### Collected data
☆ ☆ ☆ ☆ ☆
`src/rtl/cvdsq_pkg.sv`:
```
package cvdsq_pkg;
  localparam int ADDR_W = 12;
  // Register byte offsets
  localparam logic [11:0] OFF_CTRL0_1  = 12'h000;
  localparam logic [11:0] OFF_CTRL0_2  = 12'h004;
  localparam logic [11:0] OFF_COMMON   = 12'h008;
  localparam logic [11:0] OFF_TRIG     = 12'h00C;
  localparam logic [11:0] OFF_SEQ1     = 12'h010;
  localparam logic [11:0] OFF_SEQ2     = 12'h014;
  localparam logic [11:0] OFF_RES1_0   = 12'h018;
  localparam logic [11:0] OFF_RES1_1   = 12'h01C;
  localparam logic [11:0] OFF_RES2_0   = 12'h020;
  localparam logic [11:0] OFF_RES2_1   = 12'h024;
  localparam logic [11:0] OFF_IRQ_STAT = 12'h028;
  localparam logic [11:0] OFF_IRQ_MASK = 12'h02C;
  localparam logic [11:0] OFF_PHASE    = 12'h030;
  // Control0 fields
  localparam int CTL0_ENABLE_BIT = 0;
  localparam int CTL0_GO_BIT     = 1;
  localparam int CTL0_CHAN_LSB   = 2;
  // Common control fields
  localparam int COM_GO_ALL_BIT  = 2;
  localparam int COM_JUSTIFY_BIT = 7;
  // Sequencer config fields: [6:0] precharge, [14:8] acquire, 16..22 flags
  localparam int SEQ_PRE_LSB     = 0;
  localparam int SEQ_ACQ_LSB     = 8;
  localparam int SEQ_DOUBLE_BIT  = 16;
  localparam int SEQ_INVERT_BIT  = 17;
  localparam int SEQ_CAPPOL_BIT  = 18;
  localparam int SEQ_PADPOL_BIT  = 19;
  localparam int SEQ_GRDPOL_BIT  = 20;
  localparam int SEQ_GRDAOE_BIT  = 21;
  localparam int SEQ_GRDBOE_BIT  = 22;
  localparam int CNT_W           = 7;
  localparam int RES_W           = 10;
  localparam int CONV_CYCLES     = 11;
  localparam int GAP_CYCLES      = 2;
  localparam logic [31:0] RST_WORD = 32'h0000_0000;

  typedef enum logic [2:0] {
    CVDSQ_IDLE = 3'b000,
    CVDSQ_PRE  = 3'b001,
    CVDSQ_ACQ  = 3'b010,
    CVDSQ_CONV = 3'b011,
    CVDSQ_GAP  = 3'b100
  } cvdsq_state_e;

  typedef struct packed {
    logic       enable;
    logic       dbl;
    logic       invert;
    logic       cap_pol;
    logic       pad_pol;
    logic       grd_pol;
    logic       grd_a_oe;
    logic       grd_b_oe;
    logic [6:0] pre_cnt;
    logic [6:0] acq_cnt;
  } cvdsq_cfg_s;

  typedef struct packed {
    logic hold_isolate;
    logic hold_to_vdd;
    logic pad_drive_oe;
    logic pad_drive_hi;
    logic conv_start;
    logic grd_a_o;
    logic grd_a_oe;
    logic grd_b_o;
    logic grd_b_oe;
  } cvdsq_analog_s;
endpackage

```
`src/rtl/cvdsq_result_store.sv`:
```
`timescale 1ns/100ps
module cvdsq_result_store #(
  parameter int W = 10
) (
  input  wire logic         clk_sys_i,
  input  wire logic         nrst_i,
  input  wire logic         ce_i,
  input  wire logic         wr_i,
  input  wire logic         sel_i,
  input  wire logic [W-1:0] data_i,
  output logic      [W-1:0] res0_o,
  output logic      [W-1:0] res1_o
);
  logic [W-1:0] res0_q;
  logic [W-1:0] res1_q;
  always_ff @(posedge clk_sys_i or negedge nrst_i) begin
    if (!nrst_i) begin
      res0_q <= '0;
      res1_q <= '0;
    end else if (ce_i && wr_i) begin
      if (sel_i) begin
        res1_q <= data_i;
      end else begin
        res0_q <= data_i;
      end
    end
  end
  assign res0_o = res0_q;
  assign res1_o = res1_q;
endmodule // cvdsq_result_store

```
`src/rtl/cvdsq_seq.sv`:
```
`timescale 1ns/100ps
module cvdsq_seq (
  input  wire logic                  clk_sys_i,
  input  wire logic                  nrst_i,
  input  wire logic                  ce_i,
  input  wire logic                  start_i,
  input  wire logic                  abort_i,
  input  wire cvdsq_pkg::cvdsq_cfg_s cfg_i,
  input  wire logic [9:0]            sample_i,
  output cvdsq_pkg::cvdsq_analog_s   ana_o,
  output logic                       busy_o,
  output logic                       done_o,
  output logic                       res_wr_o,
  output logic                       res_sel_o,
  output logic [9:0]                 res_o,
  output logic [2:0]                 phase_o
);
  cvdsq_pkg::cvdsq_state_e state_q, state_d;
  logic [6:0] cnt_q, cnt_d;
  logic       second_q, second_d;
  logic [9:0] res_q;
  logic       wr_q;
  logic       done_q;
  logic       sel_q;
  logic       grd_lvl_q;

  wire inv_now   = second_q & cfg_i.invert;
  wire cap_lvl   = cfg_i.cap_pol ^ inv_now;
  wire pad_lvl   = cfg_i.pad_pol ^ inv_now;
  wire pre_zero  = (cfg_i.pre_cnt == 7'h00);
  wire acq_zero  = (cfg_i.acq_cnt == 7'h00);
  wire cnt_last  = (cnt_q == 7'h01) | (cnt_q == 7'h00);
  wire in_pre    = (state_q == cvdsq_pkg::CVDSQ_PRE);
  wire conv_end  = (state_q == cvdsq_pkg::CVDSQ_CONV) & cnt_last;

  always_comb begin
    state_d  = state_q;
    cnt_d    = cnt_q;
    second_d = second_q;
    unique case (state_q)
      cvdsq_pkg::CVDSQ_IDLE: begin
        second_d = 1'b0;
        if (start_i && cfg_i.enable) begin
          if (!pre_zero) begin
            state_d = cvdsq_pkg::CVDSQ_PRE;
            cnt_d   = cfg_i.pre_cnt;
          end else begin
            state_d = cvdsq_pkg::CVDSQ_ACQ;
            cnt_d   = cfg_i.acq_cnt;
          end
        end
      end
      cvdsq_pkg::CVDSQ_PRE: begin
        cnt_d = cnt_q - 7'h01;
        if (cnt_last) begin
          state_d = cvdsq_pkg::CVDSQ_ACQ;
          cnt_d   = cfg_i.acq_cnt;
        end
      end
      cvdsq_pkg::CVDSQ_ACQ: begin
        cnt_d = cnt_q - 7'h01;
        if (cnt_last || acq_zero) begin
          state_d = cvdsq_pkg::CVDSQ_CONV;
          cnt_d   = 7'(pkg_conv());
        end
      end
      cvdsq_pkg::CVDSQ_CONV: begin
        cnt_d = cnt_q - 7'h01;
        if (cnt_last) begin
          if (cfg_i.dbl && !second_q) begin
            state_d  = cvdsq_pkg::CVDSQ_GAP;
            cnt_d    = 7'(cvdsq_pkg::GAP_CYCLES);
            second_d = 1'b1;
          end else begin
            state_d = cvdsq_pkg::CVDSQ_IDLE;
          end
        end
      end
      cvdsq_pkg::CVDSQ_GAP: begin
        cnt_d = cnt_q - 7'h01;
        if (cnt_last) begin
          state_d = pre_zero ? cvdsq_pkg::CVDSQ_ACQ : cvdsq_pkg::CVDSQ_PRE;
          cnt_d   = pre_zero ? cfg_i.acq_cnt : cfg_i.pre_cnt;
        end
      end
      default: state_d = cvdsq_pkg::CVDSQ_IDLE;
    endcase
    if (abort_i || !cfg_i.enable) begin
      state_d = cvdsq_pkg::CVDSQ_IDLE;
    end
  end

  function automatic int pkg_conv();
    return cvdsq_pkg::CONV_CYCLES;
  endfunction

  always_ff @(posedge clk_sys_i or negedge nrst_i) begin
    if (!nrst_i) begin
      state_q  <= cvdsq_pkg::CVDSQ_IDLE;
      cnt_q    <= 7'h00;
      second_q <= 1'b0;
    end else if (ce_i) begin
      state_q  <= state_d;
      cnt_q    <= cnt_d;
      second_q <= second_d;
    end
  end

  // Result captured at conversion end; hold cap left as is afterwards
  always_ff @(posedge clk_sys_i or negedge nrst_i) begin
    if (!nrst_i) begin
      res_q  <= '0;
      wr_q   <= 1'b0;
      done_q <= 1'b0;
      sel_q  <= 1'b0;
    end else if (ce_i) begin
      wr_q   <= conv_end;
      done_q <= conv_end & ~(cfg_i.dbl & ~second_q);
      if (conv_end) begin
        res_q <= sample_i;
        // Second flag flips with the gap, so the set is latched here
        sel_q <= second_q;
      end
    end
  end

  // Guard flips at acquisition start; initialised at precharge
  always_ff @(posedge clk_sys_i or negedge nrst_i) begin
    if (!nrst_i) begin
      grd_lvl_q <= 1'b0;
    end else if (ce_i) begin
      if (state_d == cvdsq_pkg::CVDSQ_PRE && !in_pre) begin
        grd_lvl_q <= cfg_i.grd_pol ^ second_d & cfg_i.invert;
      end else if (state_d == cvdsq_pkg::CVDSQ_ACQ
                   && state_q != cvdsq_pkg::CVDSQ_ACQ) begin
        grd_lvl_q <= ~(cfg_i.grd_pol ^ (second_d & cfg_i.invert));
      end
    end
  end

  // Hold cap is isolated only in precharge; no discharge otherwise
  assign ana_o.hold_isolate = in_pre;
  assign ana_o.hold_to_vdd  = in_pre & cap_lvl;
  assign ana_o.pad_drive_oe = in_pre;
  assign ana_o.pad_drive_hi = pad_lvl;
  assign ana_o.conv_start   = (state_q == cvdsq_pkg::CVDSQ_CONV);
  assign ana_o.grd_a_o      = grd_lvl_q;
  assign ana_o.grd_a_oe     = cfg_i.enable & cfg_i.grd_a_oe;
  assign ana_o.grd_b_o      = grd_lvl_q;
  assign ana_o.grd_b_oe     = cfg_i.enable & cfg_i.grd_b_oe;
  assign busy_o    = (state_q != cvdsq_pkg::CVDSQ_IDLE);
  assign done_o    = done_q;
  assign res_wr_o  = wr_q;
  assign res_sel_o = sel_q;
  assign res_o     = res_q;
  assign phase_o   = state_q;
endmodule // cvdsq_seq

```
`src/rtl/cvdsq_top.sv`:
```
// Implementation choices: the register offsets and register access over APB.
`timescale 1ns/100ps
module cvdsq_top (
  input  wire logic                clk_sys_i,
  input  wire logic                nrst_i,
  input  wire logic                ce_i,
  input  wire logic                psel_i,
  input  wire logic                penable_i,
  input  wire logic                pwrite_i,
  input  wire logic [11:0]         paddr_i,
  input  wire logic [31:0]         pwdata_i,
  output logic      [31:0]         prdata_o,
  output logic                     pready_o,
  output logic                     pslverr_o,
  input  wire logic [9:0]          sample1_i,
  input  wire logic [9:0]          sample2_i,
  output cvdsq_pkg::cvdsq_analog_s ana1_o,
  output cvdsq_pkg::cvdsq_analog_s ana2_o,
  output logic [4:0]               chan1_o,
  output logic [4:0]               chan2_o,
  output logic [2:0]               clk_sel_o,
  output logic [1:0]               ref_sel_o,
  output logic [2:0]               trig_sel_o,
  output logic                     irq_o
);
  logic [7:0]  ctl1_q, ctl2_q, com_q, trig_q;
  logic [22:0] seq1_q, seq2_q;
  logic [1:0]  stat_q, mask_q;
  logic        go1_q, go2_q;

  wire wr_en  = psel_i & penable_i & pwrite_i & ce_i;
  wire hit_c1 = (paddr_i == cvdsq_pkg::OFF_CTRL0_1);
  wire hit_c2 = (paddr_i == cvdsq_pkg::OFF_CTRL0_2);
  wire hit_cm = (paddr_i == cvdsq_pkg::OFF_COMMON);
  wire hit_tr = (paddr_i == cvdsq_pkg::OFF_TRIG);
  wire hit_s1 = (paddr_i == cvdsq_pkg::OFF_SEQ1);
  wire hit_s2 = (paddr_i == cvdsq_pkg::OFF_SEQ2);
  wire hit_st = (paddr_i == cvdsq_pkg::OFF_IRQ_STAT);
  wire hit_mk = (paddr_i == cvdsq_pkg::OFF_IRQ_MASK);

  // Go-all starts both sequencers in the same cycle
  wire go_all = wr_en & hit_cm & pwdata_i[cvdsq_pkg::COM_GO_ALL_BIT];
  wire start1 = (wr_en & hit_c1 & pwdata_i[cvdsq_pkg::CTL0_GO_BIT]) | go_all;
  wire start2 = (wr_en & hit_c2 & pwdata_i[cvdsq_pkg::CTL0_GO_BIT]) | go_all;
  // Clearing go by software terminates the conversion
  wire abort1 = wr_en & hit_c1 & ~pwdata_i[cvdsq_pkg::CTL0_GO_BIT];
  wire abort2 = wr_en & hit_c2 & ~pwdata_i[cvdsq_pkg::CTL0_GO_BIT];

  function automatic cvdsq_pkg::cvdsq_cfg_s mk_cfg(input logic en, input logic [22:0] s);
    mk_cfg.enable   = en;
    mk_cfg.dbl      = s[cvdsq_pkg::SEQ_DOUBLE_BIT];
    mk_cfg.invert   = s[cvdsq_pkg::SEQ_INVERT_BIT];
    mk_cfg.cap_pol  = s[cvdsq_pkg::SEQ_CAPPOL_BIT];
    mk_cfg.pad_pol  = s[cvdsq_pkg::SEQ_PADPOL_BIT];
    mk_cfg.grd_pol  = s[cvdsq_pkg::SEQ_GRDPOL_BIT];
    mk_cfg.grd_a_oe = s[cvdsq_pkg::SEQ_GRDAOE_BIT];
    mk_cfg.grd_b_oe = s[cvdsq_pkg::SEQ_GRDBOE_BIT];
    mk_cfg.pre_cnt  = s[cvdsq_pkg::SEQ_PRE_LSB +: 7];
    mk_cfg.acq_cnt  = s[cvdsq_pkg::SEQ_ACQ_LSB +: 7];
  endfunction

  wire cvdsq_pkg::cvdsq_cfg_s cfg1 = mk_cfg(ctl1_q[cvdsq_pkg::CTL0_ENABLE_BIT], seq1_q);
  wire cvdsq_pkg::cvdsq_cfg_s cfg2 = mk_cfg(ctl2_q[cvdsq_pkg::CTL0_ENABLE_BIT], seq2_q);

  logic       busy1, busy2, done1, done2, wr1, wr2, sel1, sel2;
  logic [9:0] r1, r2, r10, r11, r20, r21;
  logic [2:0] ph1, ph2;

  cvdsq_seq u_seq1 (
    .clk_sys_i (clk_sys_i), .nrst_i (nrst_i), .ce_i (ce_i),
    .start_i (start1), .abort_i (abort1), .cfg_i (cfg1), .sample_i (sample1_i),
    .ana_o (ana1_o), .busy_o (busy1), .done_o (done1), .res_wr_o (wr1),
    .res_sel_o (sel1), .res_o (r1), .phase_o (ph1)
  );
  cvdsq_seq u_seq2 (
    .clk_sys_i (clk_sys_i), .nrst_i (nrst_i), .ce_i (ce_i),
    .start_i (start2), .abort_i (abort2), .cfg_i (cfg2), .sample_i (sample2_i),
    .ana_o (ana2_o), .busy_o (busy2), .done_o (done2), .res_wr_o (wr2),
    .res_sel_o (sel2), .res_o (r2), .phase_o (ph2)
  );
  cvdsq_result_store #(.W(cvdsq_pkg::RES_W)) u_res1 (
    .clk_sys_i (clk_sys_i), .nrst_i (nrst_i), .ce_i (ce_i), .wr_i (wr1),
    .sel_i (sel1), .data_i (r1), .res0_o (r10), .res1_o (r11)
  );
  cvdsq_result_store #(.W(cvdsq_pkg::RES_W)) u_res2 (
    .clk_sys_i (clk_sys_i), .nrst_i (nrst_i), .ce_i (ce_i), .wr_i (wr2),
    .sel_i (sel2), .data_i (r2), .res0_o (r20), .res1_o (r21)
  );

  always_ff @(posedge clk_sys_i or negedge nrst_i) begin
    if (!nrst_i) begin
      ctl1_q <= 8'h00;
      ctl2_q <= 8'h00;
      com_q  <= 8'h00;
      trig_q <= 8'h00;
      seq1_q <= 23'h000000;
      seq2_q <= 23'h000000;
      mask_q <= 2'h0;
    end else if (wr_en) begin
      if (hit_c1) ctl1_q <= pwdata_i[7:0];
      if (hit_c2) ctl2_q <= pwdata_i[7:0];
      if (hit_cm) com_q  <= pwdata_i[7:0];
      if (hit_tr) trig_q <= pwdata_i[7:0];
      if (hit_s1) seq1_q <= pwdata_i[22:0];
      if (hit_s2) seq2_q <= pwdata_i[22:0];
      if (hit_mk) mask_q <= pwdata_i[1:0];
    end
  end

  // Done flags: set wins over write-one-to-clear
  always_ff @(posedge clk_sys_i or negedge nrst_i) begin
    if (!nrst_i) begin
      stat_q <= 2'h0;
    end else if (ce_i) begin
      stat_q <= (stat_q & ~(wr_en & hit_st ? pwdata_i[1:0] : 2'h0))
                | {done2, done1};
    end
  end

  wire [9:0] d1 = com_q[cvdsq_pkg::COM_JUSTIFY_BIT] ? r10 : r10;
  wire [31:0] ctl1_rd = {24'h000000, ctl1_q[7:2], busy1, ctl1_q[0]};
  wire [31:0] ctl2_rd = {24'h000000, ctl2_q[7:2], busy2, ctl2_q[0]};
  wire [31:0] com_rd  = {24'h000000, com_q[7:3], busy1 | busy2, com_q[1:0]};

  always_comb begin
    unique case (paddr_i)
      cvdsq_pkg::OFF_CTRL0_1:  prdata_o = ctl1_rd;
      cvdsq_pkg::OFF_CTRL0_2:  prdata_o = ctl2_rd;
      cvdsq_pkg::OFF_COMMON:   prdata_o = com_rd;
      cvdsq_pkg::OFF_TRIG:     prdata_o = {24'h000000, 1'b0, trig_q[6:4], 4'h0};
      cvdsq_pkg::OFF_SEQ1:     prdata_o = {9'h000, seq1_q};
      cvdsq_pkg::OFF_SEQ2:     prdata_o = {9'h000, seq2_q};
      cvdsq_pkg::OFF_RES1_0:   prdata_o = {22'h000000, d1};
      cvdsq_pkg::OFF_RES1_1:   prdata_o = {22'h000000, r11};
      cvdsq_pkg::OFF_RES2_0:   prdata_o = {22'h000000, r20};
      cvdsq_pkg::OFF_RES2_1:   prdata_o = {22'h000000, r21};
      cvdsq_pkg::OFF_IRQ_STAT: prdata_o = {30'h00000000, stat_q};
      cvdsq_pkg::OFF_IRQ_MASK: prdata_o = {30'h00000000, mask_q};
      cvdsq_pkg::OFF_PHASE:    prdata_o = {26'h0000000, ph2, ph1};
      default:                 prdata_o = 32'h0000_0000;
    endcase
  end

  wire mapped = (paddr_i <= cvdsq_pkg::OFF_PHASE) & (paddr_i[1:0] == 2'b00);
  assign pready_o   = 1'b1;
  assign pslverr_o  = psel_i & penable_i & ~mapped;
  assign irq_o      = |(stat_q & mask_q);
  assign chan1_o    = ctl1_q[cvdsq_pkg::CTL0_CHAN_LSB +: 5];
  assign chan2_o    = ctl2_q[cvdsq_pkg::CTL0_CHAN_LSB +: 5];
  assign clk_sel_o  = com_q[6:4];
  assign ref_sel_o  = com_q[1:0];
  assign trig_sel_o = trig_q[6:4];
endmodule // cvdsq_top

```
<file path="config.mk">
export PLATFORM = sky130hd
export DESIGN_NAME = dsmux_top
export DESIGN_NICKNAME = d
export VERILOG_FILES = /design/src/verilog/dsmux_pkg.sv /design/src/verilog/dsmux_pad.sv /design/src/verilog/dsmux_top.sv
export SDC_FILE = /design/constraint.sdc
export NUM_CORES = 1
export LEC_CHECK = 0
export ABC_CLOCK_PERIOD_IN_PS = 900
export BUFFER_PORTS_ARGS = -buffer_cell sky130_fd_sc_hd__buf_2
export CAP_MARGIN = 20
export CORE_ASPECT_RATIO = 1.4
export CORE_MARGIN = 1.5
export CORE_UTILIZATION = 28
export DETAILED_ROUTE_END_ITERATION = 6
export GPL_ROUTABILITY_DRIVEN = 0
export PLACE_DENSITY = 0.59
export REMOVE_ABC_BUFFERS = 1
export SYNTH_ARGS = -nofsm -noshare
export SYNTH_HDL_FRONTEND = slang
export SYNTH_HIERARCHICAL = 1
export SYNTH_SLANG_ARGS = --single-unit
</file>
<file path="constraint.sdc">
create_clock -name clk_in -period 0.9 [get_ports clk_in]
set_input_delay 0.045 -clock clk_in [delete_from_list [all_inputs] [get_ports clk_in]]
set_output_delay 0.045 -clock clk_in [all_outputs]
set_load 0.005 [all_outputs]
</file>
☆ ☆ ☆ ☆ ☆
### Aim of the task
From the line with "export SYNTH_SLANG_ARGS = --single-unit" through the final line of the records, return each line exactly. Leave out the rest.

### Exercise result
export SYNTH_SLANG_ARGS = --single-unit
</file>
<file path="constraint.sdc">
create_clock -name clk_in -period 0.9 [get_ports clk_in]
set_input_delay 0.045 -clock clk_in [delete_from_list [all_inputs] [get_ports clk_in]]
set_output_delay 0.045 -clock clk_in [all_outputs]
set_load 0.005 [all_outputs]
</file>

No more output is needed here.